▶ **WORK ORDER**
Transcribe, without any change, the line that includes "rem_q[7]$_DFFE_PP0P_ | 5.91 |" and all the lines that come after it in the material below.

▶ **MATERIAL SHOWN**
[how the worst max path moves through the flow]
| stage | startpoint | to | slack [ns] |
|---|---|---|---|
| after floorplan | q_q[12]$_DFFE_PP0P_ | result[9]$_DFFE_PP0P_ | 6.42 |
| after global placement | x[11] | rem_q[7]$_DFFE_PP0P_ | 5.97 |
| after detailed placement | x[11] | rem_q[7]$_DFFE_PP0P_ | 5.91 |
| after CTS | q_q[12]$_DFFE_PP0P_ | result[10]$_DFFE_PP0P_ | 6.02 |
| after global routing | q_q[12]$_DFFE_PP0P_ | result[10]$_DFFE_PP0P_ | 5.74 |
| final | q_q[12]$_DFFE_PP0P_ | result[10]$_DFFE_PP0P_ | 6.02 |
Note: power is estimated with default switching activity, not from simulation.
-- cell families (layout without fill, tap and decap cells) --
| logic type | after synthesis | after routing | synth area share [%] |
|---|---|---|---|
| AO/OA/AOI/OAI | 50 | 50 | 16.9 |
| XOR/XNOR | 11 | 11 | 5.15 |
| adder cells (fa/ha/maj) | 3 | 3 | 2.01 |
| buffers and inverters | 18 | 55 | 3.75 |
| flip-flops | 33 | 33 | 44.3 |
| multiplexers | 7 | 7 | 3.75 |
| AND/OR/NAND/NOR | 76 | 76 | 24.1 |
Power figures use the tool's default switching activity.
`config.mk`:
```
export PLATFORM = sky130hd
export DESIGN_NAME = reg_operand_ctrl_flat
export DESIGN_NICKNAME = d
export VERILOG_FILES = /design/src/rtl/reg_operand_ctrl_if.sv /design/src/rtl/reg_operand_ctrl.sv /design/src/flat_wrapper.sv
export SDC_FILE = /design/constraint.sdc
export NUM_CORES = 1
export LEC_CHECK = 0
export BUFFER_PORTS_ARGS = -buffer_cell sky130_fd_sc_hd__buf_4
export CAP_MARGIN = 20
export CORE_AREA = 2 2 102 104
export DETAILED_ROUTE_END_ITERATION = 10
export DIE_AREA = 0 0 104 106
export PLACE_DENSITY_LB_ADDON = 0.12
export REMOVE_ABC_BUFFERS = 1
export SLEW_MARGIN = 20
export SYNTH_ARGS = -nofsm -noshare
export SYNTH_HDL_FRONTEND = slang
export SYNTH_SLANG_ARGS = --single-unit
```
`constraint.sdc`:
```
create_clock -name clk -period 4.2 [get_ports clk]
set_input_delay 0.21 -clock clk [delete_from_list [all_inputs] [get_ports clk]]
set_output_delay 0.21 -clock clk [all_outputs]
set_load 0.01 [all_outputs]
```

▶ **COMPLETED TASK**
| after detailed placement | x[11] | rem_q[7]$_DFFE_PP0P_ | 5.91 |
| after CTS | q_q[12]$_DFFE_PP0P_ | result[10]$_DFFE_PP0P_ | 6.02 |
| after global routing | q_q[12]$_DFFE_PP0P_ | result[10]$_DFFE_PP0P_ | 5.74 |
| final | q_q[12]$_DFFE_PP0P_ | result[10]$_DFFE_PP0P_ | 6.02 |
Note: power is estimated with default switching activity, not from simulation.
-- cell families (layout without fill, tap and decap cells) --
| logic type | after synthesis | after routing | synth area share [%] |
|---|---|---|---|
| AO/OA/AOI/OAI | 50 | 50 | 16.9 |
| XOR/XNOR | 11 | 11 | 5.15 |
| adder cells (fa/ha/maj) | 3 | 3 | 2.01 |
| buffers and inverters | 18 | 55 | 3.75 |
| flip-flops | 33 | 33 | 44.3 |
| multiplexers | 7 | 7 | 3.75 |
| AND/OR/NAND/NOR | 76 | 76 | 24.1 |
Power figures use the tool's default switching activity.
`config.mk`:
```
export PLATFORM = sky130hd
export DESIGN_NAME = reg_operand_ctrl_flat
export DESIGN_NICKNAME = d
export VERILOG_FILES = /design/src/rtl/reg_operand_ctrl_if.sv /design/src/rtl/reg_operand_ctrl.sv /design/src/flat_wrapper.sv
export SDC_FILE = /design/constraint.sdc
export NUM_CORES = 1
export LEC_CHECK = 0
export BUFFER_PORTS_ARGS = -buffer_cell sky130_fd_sc_hd__buf_4
export CAP_MARGIN = 20
export CORE_AREA = 2 2 102 104
export DETAILED_ROUTE_END_ITERATION = 10
export DIE_AREA = 0 0 104 106
export PLACE_DENSITY_LB_ADDON = 0.12
export REMOVE_ABC_BUFFERS = 1
export SLEW_MARGIN = 20
export SYNTH_ARGS = -nofsm -noshare
export SYNTH_HDL_FRONTEND = slang
export SYNTH_SLANG_ARGS = --single-unit
```
`constraint.sdc`:
```
create_clock -name clk -period 4.2 [get_ports clk]
set_input_delay 0.21 -clock clk [delete_from_list [all_inputs] [get_ports clk]]
set_output_delay 0.21 -clock clk [all_outputs]
set_load 0.01 [all_outputs]
```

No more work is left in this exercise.